Opinión

¿Dónde estabas esa noche Clint?

Si me permito pensar en el dolor que se debe sentir al perder un hijo, la punzada que siento en el corazón es tan real, fuerte e intensa que tengo que rechazar inmediatamente ese pensamiento, ese ejercicio inútil de ponerme en el lugar de unos padres que la noche de un viernes o sábado cualquiera ni siquiera dieron un beso al hijo que salía con normalidad a divertirse con sus amigos de siempre y se encontró con la desafortunada anormalidad de una violencia que segaría su vida. 
Mamá y papá, que le han cuidado y protegido toda la vida no pudieron hacer nada para impedir que unos abusones descerebrados sin conciencia y sin respeto por la vida ajena disfrutaran enardecidos matando a golpes a Samuel o a cualquier otro, eso qué más les da. Hijos que matan hijos. Sufrimiento indescriptible de quien pierde lo más valioso que tiene, por encima de la propia vida. Y larga agonía -que no ha hecho más que empezar- de los padres de los asesinos que causaron un daño irreversible y cuya naturaleza bestial sus progenitores tal vez desconocían o no se atrevieron a imaginar, a pesar de todo. 
Esa trágica noche la vida se ha acabado, y no solo para Samuel o para otros que tengan la desdicha de cruzarse con unos salvajes que ni siquiera se arrepentirán o lo harán simplemente ante el miedo a perder la libertad de la que disfrutaban asustando y atacando en manada. La vida estará vacía para quienes aman incondicionalmente a sus hijos y los pierden de pronto en un ataque irracional y sin sentido. Familias de víctimas y verdugos condenadas a deambular sin sombra. 

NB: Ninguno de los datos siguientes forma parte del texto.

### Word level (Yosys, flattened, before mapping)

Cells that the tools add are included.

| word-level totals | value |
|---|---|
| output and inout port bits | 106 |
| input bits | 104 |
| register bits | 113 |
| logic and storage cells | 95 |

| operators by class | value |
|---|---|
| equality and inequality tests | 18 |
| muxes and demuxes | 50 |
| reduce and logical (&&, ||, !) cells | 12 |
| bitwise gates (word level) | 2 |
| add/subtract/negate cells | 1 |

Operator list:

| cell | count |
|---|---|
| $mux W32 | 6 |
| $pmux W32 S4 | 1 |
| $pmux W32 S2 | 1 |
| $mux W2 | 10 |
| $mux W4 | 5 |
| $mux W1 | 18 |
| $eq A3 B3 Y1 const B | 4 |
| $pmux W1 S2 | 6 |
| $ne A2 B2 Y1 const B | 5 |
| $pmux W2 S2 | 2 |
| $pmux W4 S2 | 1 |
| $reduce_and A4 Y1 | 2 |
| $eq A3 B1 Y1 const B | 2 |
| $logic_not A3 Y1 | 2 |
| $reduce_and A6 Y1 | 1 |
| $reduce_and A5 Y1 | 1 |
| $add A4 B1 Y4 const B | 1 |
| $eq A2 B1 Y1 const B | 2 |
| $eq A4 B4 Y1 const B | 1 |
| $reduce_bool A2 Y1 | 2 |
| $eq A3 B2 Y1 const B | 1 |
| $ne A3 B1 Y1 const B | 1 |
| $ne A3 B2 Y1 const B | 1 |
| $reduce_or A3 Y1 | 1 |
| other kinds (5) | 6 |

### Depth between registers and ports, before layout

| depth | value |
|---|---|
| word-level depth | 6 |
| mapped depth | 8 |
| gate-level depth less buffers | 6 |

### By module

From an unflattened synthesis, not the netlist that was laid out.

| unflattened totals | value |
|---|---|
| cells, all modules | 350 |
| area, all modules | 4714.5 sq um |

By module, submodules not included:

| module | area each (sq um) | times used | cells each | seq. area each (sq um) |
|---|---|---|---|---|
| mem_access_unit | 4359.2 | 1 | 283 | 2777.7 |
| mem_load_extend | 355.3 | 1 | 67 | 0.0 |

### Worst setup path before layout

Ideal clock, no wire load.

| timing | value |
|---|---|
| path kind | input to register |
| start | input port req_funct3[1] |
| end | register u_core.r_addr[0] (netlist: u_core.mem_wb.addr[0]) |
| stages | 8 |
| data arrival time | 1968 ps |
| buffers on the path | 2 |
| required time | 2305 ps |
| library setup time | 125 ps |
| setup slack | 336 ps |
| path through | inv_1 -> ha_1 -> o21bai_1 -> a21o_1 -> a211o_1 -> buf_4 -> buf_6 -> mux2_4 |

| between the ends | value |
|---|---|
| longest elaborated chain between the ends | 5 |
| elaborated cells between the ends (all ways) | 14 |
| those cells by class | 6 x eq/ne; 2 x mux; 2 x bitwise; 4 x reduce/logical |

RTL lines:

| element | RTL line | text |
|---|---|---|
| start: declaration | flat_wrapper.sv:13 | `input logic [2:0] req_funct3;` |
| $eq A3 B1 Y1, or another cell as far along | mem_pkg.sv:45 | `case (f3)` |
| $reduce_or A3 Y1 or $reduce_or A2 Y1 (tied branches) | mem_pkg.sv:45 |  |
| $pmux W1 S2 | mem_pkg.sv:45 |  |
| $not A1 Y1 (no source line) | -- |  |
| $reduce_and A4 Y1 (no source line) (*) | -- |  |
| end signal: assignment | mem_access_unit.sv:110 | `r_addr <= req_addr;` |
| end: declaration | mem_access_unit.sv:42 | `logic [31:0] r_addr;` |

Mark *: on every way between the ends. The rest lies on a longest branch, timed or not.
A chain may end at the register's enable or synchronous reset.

Hace tiempo tuve la ocasión de escuchar las declaraciones de una madre anciana que era maltratada con violencia junto a su viejo marido por su horrible hijo, al que después de muchas duras palizas denunciaron. La reportera daba por hecho que, a pesar de todo, a un hijo se le quería igualmente, a lo que la buena mujer decía: “¿cómo le voy a querer, si nos pega? No le quiero, no le quiero, que se lo lleven, que no salga…”. Las palabras salieron naturalmente, no desde el rencor, sino desde la sabiduría.
No puedo generalizar en relación a los padres, pero como sociedad hemos fallado. La tolerancia y justificación de actitudes violentas o inmorales, ya sea en el entorno familiar o en la propia legislación en vigor, han rebasado en muchos casos a la Educación en mayúsculas, que brilla muchas veces por su ausencia. Los padres ya no pueden corregir razonable y moderadamente a sus hijos, porque el Código Civil se modificó para protegerles en grado máximo, dejando en manos de papá y mamá el mayor o menor acierto en la formación ética y moral de las nuevas generaciones.

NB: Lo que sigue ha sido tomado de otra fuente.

==> config.mk <==
export PLATFORM = sky130hd
export DESIGN_NAME = queue_call_dispatcher
export DESIGN_NICKNAME = d
export VERILOG_FILES = /design/src/rtl/queue_call_dispatcher.sv
export SDC_FILE = /design/constraint.sdc
export NUM_CORES = 1
export LEC_CHECK = 0
export CAP_MARGIN = 20
export CORE_MARGIN = 2
export CORE_UTILIZATION = 52
export DETAILED_ROUTE_END_ITERATION = 8
export HOLD_SLACK_MARGIN = 0.06
export PLACE_DENSITY = 0.76
export SLEW_MARGIN = 30
export SYNTH_ARGS = -nofsm -noshare
export SYNTH_HDL_FRONTEND = slang
export SYNTH_SLANG_ARGS = --single-unit
==> constraint.sdc <==
create_clock -name clk -period 2.7 [get_ports clk]
set_input_delay 0.405 -clock clk [delete_from_list [all_inputs] [get_ports clk]]
set_output_delay 0.405 -clock clk [all_outputs]
set_load 0.1 [all_outputs]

Y en eso estamos y para corregir nuestros fallos debemos ponernos ahora en manos de la Justicia, que es ciega, aunque afortunadamente los magistrados, letrados y jurados que han de enjuiciar la muerte de Samuel pueden acceder a las imágenes de las cámaras que captaron la cruel matanza de la víctima indefensa a la que solo se atrevieron a defender dos jóvenes africanos sin permiso de residencia y que tuvieron el valor de oponerse a la jauría furiosa. Qué poético si no fuera tan trágico. Qué imagen más patética de sociedad fallida. Qué material más valioso para una película de Clint Eastwood, si no la hubiera hecho ya varias veces. Desde El Jinete Pálido hasta Gran Torino, pasando por Sin Perdón. Que a gusto nos quedamos con esos finales de justicia suprema. ¿Dónde estabas esa noche Clint? ¿Quién no ha deseado alguna vez, ante situaciones de injusticia y abuso desmedido, encarnarse en el viejo y duro actor? Yo, hace unos días -sin ir más lejos- por culpa de un enajenado que quiso arrancarme la cabeza por un incidente de tráfico sin trascendencia y sin razón, eché en falta a Charles Bronson o Steven Segal. O para no ser tan crueles pero sí efectivos, Bud Spencer, cómo te echamos de menos. Samuel, descansa en paz, ni te olvidaremos ni consentiremos.